[Information shown]
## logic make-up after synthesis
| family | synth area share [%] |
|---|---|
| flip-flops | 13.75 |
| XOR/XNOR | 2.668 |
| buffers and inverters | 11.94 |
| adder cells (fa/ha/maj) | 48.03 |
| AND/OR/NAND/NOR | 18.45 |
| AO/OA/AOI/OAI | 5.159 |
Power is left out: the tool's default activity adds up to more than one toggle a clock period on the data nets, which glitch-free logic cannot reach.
$ cat config.mk
export PLATFORM = sky130hd
export DESIGN_NAME = url_percent_decoder_flat
export DESIGN_NICKNAME = d
export VERILOG_FILES = /design/src/sv/upd_pkg.sv /design/src/sv/upd_if.sv /design/src/sv/url_percent_decoder.sv /design/src/sv/upd_core.sv /design/src/sv/upd_out_fifo.sv /design/src/flat_wrapper.sv
export SDC_FILE = /design/constraint.sdc
export NUM_CORES = 1
export LEC_CHECK = 0
export ABC_AREA = 0
export BUFFER_PORTS_ARGS = -buffer_cell sky130_fd_sc_hd__buf_4
export CAP_MARGIN = 20
export CORE_ASPECT_RATIO = 1.5
export CORE_MARGIN = 4
export CORE_UTILIZATION = 54
export DETAILED_ROUTE_END_ITERATION = 8
export GPL_TIMING_DRIVEN = 0
export PLACE_DENSITY = 0.7
export SETUP_SLACK_MARGIN = 0.5
export SYNTH_ARGS = -nofsm -noshare
export SYNTH_HDL_FRONTEND = slang
export SYNTH_SLANG_ARGS = --single-unit
$ cat constraint.sdc
create_clock -name clk -period 4.81 [get_ports clk]
set_input_delay 0.481 -clock clk [delete_from_list [all_inputs] [get_ports clk]]
set_output_delay 0.481 -clock clk [all_outputs]
set_load 0.1 [all_outputs]
$ cat src/sv/upd_pkg.sv
// Shared types, constants and a helper function for the URL percent decoder.
package upd_pkg;

  // Width of the decoded byte counter.
  localparam int CountBits = 16;
  localparam int LimitBits = 16;
  localparam int LenBits   = 16;
  localparam int CmpBits   = (CountBits > LimitBits) ? CountBits : LimitBits;

  localparam logic [LimitBits-1:0] LimitReset = '1;

  // Character codes.
  localparam logic [7:0] CharPlus  = 8'h2B;
  localparam logic [7:0] CharPct   = 8'h25;
  localparam logic [7:0] CharSpace = 8'h20;
  localparam logic [7:0] CharNul   = 8'h00;
  localparam logic [7:0] CharZero  = 8'h30;
  localparam logic [7:0] CharNine  = 8'h39;
  localparam logic [7:0] CharLowA  = 8'h61;
  localparam logic [7:0] CharLowF  = 8'h66;
  localparam logic [7:0] CharUpA   = 8'h41;
  localparam logic [7:0] CharUpF   = 8'h46;
  localparam logic [7:0] HexLetterBase = 8'd10;

  // One result word.
  typedef struct packed {
    logic                is_end;
    logic [7:0]          out_byte;
    logic [LenBits-1:0]  length;
    logic                status;
  } result_t;

  // Results produced by one accepted input word, oldest first.
  typedef struct packed {
    logic    push0;
    logic    push1;
    result_t res0;
    result_t res1;
  } push_t;

  // Hex digit decode: bit 4 set means the byte is not a hex digit.
  function automatic logic [4:0] hex_value(input logic [7:0] c);
    logic [7:0] d;
    d = 8'h00;
    if (c >= CharZero && c <= CharNine) begin
      d = c - CharZero;
      return {1'b0, d[3:0]};
    end else if (c >= CharLowA && c <= CharLowF) begin
      d = c - CharLowA + HexLetterBase;
      return {1'b0, d[3:0]};
    end else if (c >= CharUpA && c <= CharUpF) begin
      d = c - CharUpA + HexLetterBase;
      return {1'b0, d[3:0]};
    end
    return 5'b10000;
  endfunction

endpackage

$ cat src/sv/upd_if.sv
// Handshake interfaces for the input, result and configuration channels.
interface upd_in_if;
  logic       valid;
  logic       ready;
  logic [7:0] in_byte;
  logic       last;
  modport source (output valid, output in_byte, output last, input ready);
  modport sink   (input valid, input in_byte, input last, output ready);
endinterface

interface upd_out_if;
  logic                         valid;
  logic                         ready;
  logic                         is_end;
  logic [7:0]                   out_byte;
  logic [upd_pkg::LenBits-1:0]  length;
  logic                         status;
  modport source (output valid, output is_end, output out_byte, output length,
                  output status, input ready);
  modport sink   (input valid, input is_end, input out_byte, input length,
                  input status, output ready);
endinterface

interface upd_cfg_if;
  logic                           valid;
  logic                           ready;
  logic [upd_pkg::LimitBits-1:0]  data;
  modport source (output valid, output data, input ready);
  modport sink   (input valid, input data, output ready);
endinterface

[Exercise instructions] Output every record above exactly as it appears.

[Written answer]
## logic make-up after synthesis
| family | synth area share [%] |
|---|---|
| flip-flops | 13.75 |
| XOR/XNOR | 2.668 |
| buffers and inverters | 11.94 |
| adder cells (fa/ha/maj) | 48.03 |
| AND/OR/NAND/NOR | 18.45 |
| AO/OA/AOI/OAI | 5.159 |
Power is left out: the tool's default activity adds up to more than one toggle a clock period on the data nets, which glitch-free logic cannot reach.
$ cat config.mk
export PLATFORM = sky130hd
export DESIGN_NAME = url_percent_decoder_flat
export DESIGN_NICKNAME = d
export VERILOG_FILES = /design/src/sv/upd_pkg.sv /design/src/sv/upd_if.sv /design/src/sv/url_percent_decoder.sv /design/src/sv/upd_core.sv /design/src/sv/upd_out_fifo.sv /design/src/flat_wrapper.sv
export SDC_FILE = /design/constraint.sdc
export NUM_CORES = 1
export LEC_CHECK = 0
export ABC_AREA = 0
export BUFFER_PORTS_ARGS = -buffer_cell sky130_fd_sc_hd__buf_4
export CAP_MARGIN = 20
export CORE_ASPECT_RATIO = 1.5
export CORE_MARGIN = 4
export CORE_UTILIZATION = 54
export DETAILED_ROUTE_END_ITERATION = 8
export GPL_TIMING_DRIVEN = 0
export PLACE_DENSITY = 0.7
export SETUP_SLACK_MARGIN = 0.5
export SYNTH_ARGS = -nofsm -noshare
export SYNTH_HDL_FRONTEND = slang
export SYNTH_SLANG_ARGS = --single-unit
$ cat constraint.sdc
create_clock -name clk -period 4.81 [get_ports clk]
set_input_delay 0.481 -clock clk [delete_from_list [all_inputs] [get_ports clk]]
set_output_delay 0.481 -clock clk [all_outputs]
set_load 0.1 [all_outputs]
$ cat src/sv/upd_pkg.sv
// Shared types, constants and a helper function for the URL percent decoder.
package upd_pkg;

  // Width of the decoded byte counter.
  localparam int CountBits = 16;
  localparam int LimitBits = 16;
  localparam int LenBits   = 16;
  localparam int CmpBits   = (CountBits > LimitBits) ? CountBits : LimitBits;

  localparam logic [LimitBits-1:0] LimitReset = '1;

  // Character codes.
  localparam logic [7:0] CharPlus  = 8'h2B;
  localparam logic [7:0] CharPct   = 8'h25;
  localparam logic [7:0] CharSpace = 8'h20;
  localparam logic [7:0] CharNul   = 8'h00;
  localparam logic [7:0] CharZero  = 8'h30;
  localparam logic [7:0] CharNine  = 8'h39;
  localparam logic [7:0] CharLowA  = 8'h61;
  localparam logic [7:0] CharLowF  = 8'h66;
  localparam logic [7:0] CharUpA   = 8'h41;
  localparam logic [7:0] CharUpF   = 8'h46;
  localparam logic [7:0] HexLetterBase = 8'd10;

  // One result word.
  typedef struct packed {
    logic                is_end;
    logic [7:0]          out_byte;
    logic [LenBits-1:0]  length;
    logic                status;
  } result_t;

  // Results produced by one accepted input word, oldest first.
  typedef struct packed {
    logic    push0;
    logic    push1;
    result_t res0;
    result_t res1;
  } push_t;

  // Hex digit decode: bit 4 set means the byte is not a hex digit.
  function automatic logic [4:0] hex_value(input logic [7:0] c);
    logic [7:0] d;
    d = 8'h00;
    if (c >= CharZero && c <= CharNine) begin
      d = c - CharZero;
      return {1'b0, d[3:0]};
    end else if (c >= CharLowA && c <= CharLowF) begin
      d = c - CharLowA + HexLetterBase;
      return {1'b0, d[3:0]};
    end else if (c >= CharUpA && c <= CharUpF) begin
      d = c - CharUpA + HexLetterBase;
      return {1'b0, d[3:0]};
    end
    return 5'b10000;
  endfunction

endpackage

$ cat src/sv/upd_if.sv
// Handshake interfaces for the input, result and configuration channels.
interface upd_in_if;
  logic       valid;
  logic       ready;
  logic [7:0] in_byte;
  logic       last;
  modport source (output valid, output in_byte, output last, input ready);
  modport sink   (input valid, input in_byte, input last, output ready);
endinterface

interface upd_out_if;
  logic                         valid;
  logic                         ready;
  logic                         is_end;
  logic [7:0]                   out_byte;
  logic [upd_pkg::LenBits-1:0]  length;
  logic                         status;
  modport source (output valid, output is_end, output out_byte, output length,
                  output status, input ready);
  modport sink   (input valid, input is_end, input out_byte, input length,
                  input status, output ready);
endinterface

interface upd_cfg_if;
  logic                           valid;
  logic                           ready;
  logic [upd_pkg::LimitBits-1:0]  data;
  modport source (output valid, output data, input ready);
  modport sink   (input valid, input data, output ready);
endinterface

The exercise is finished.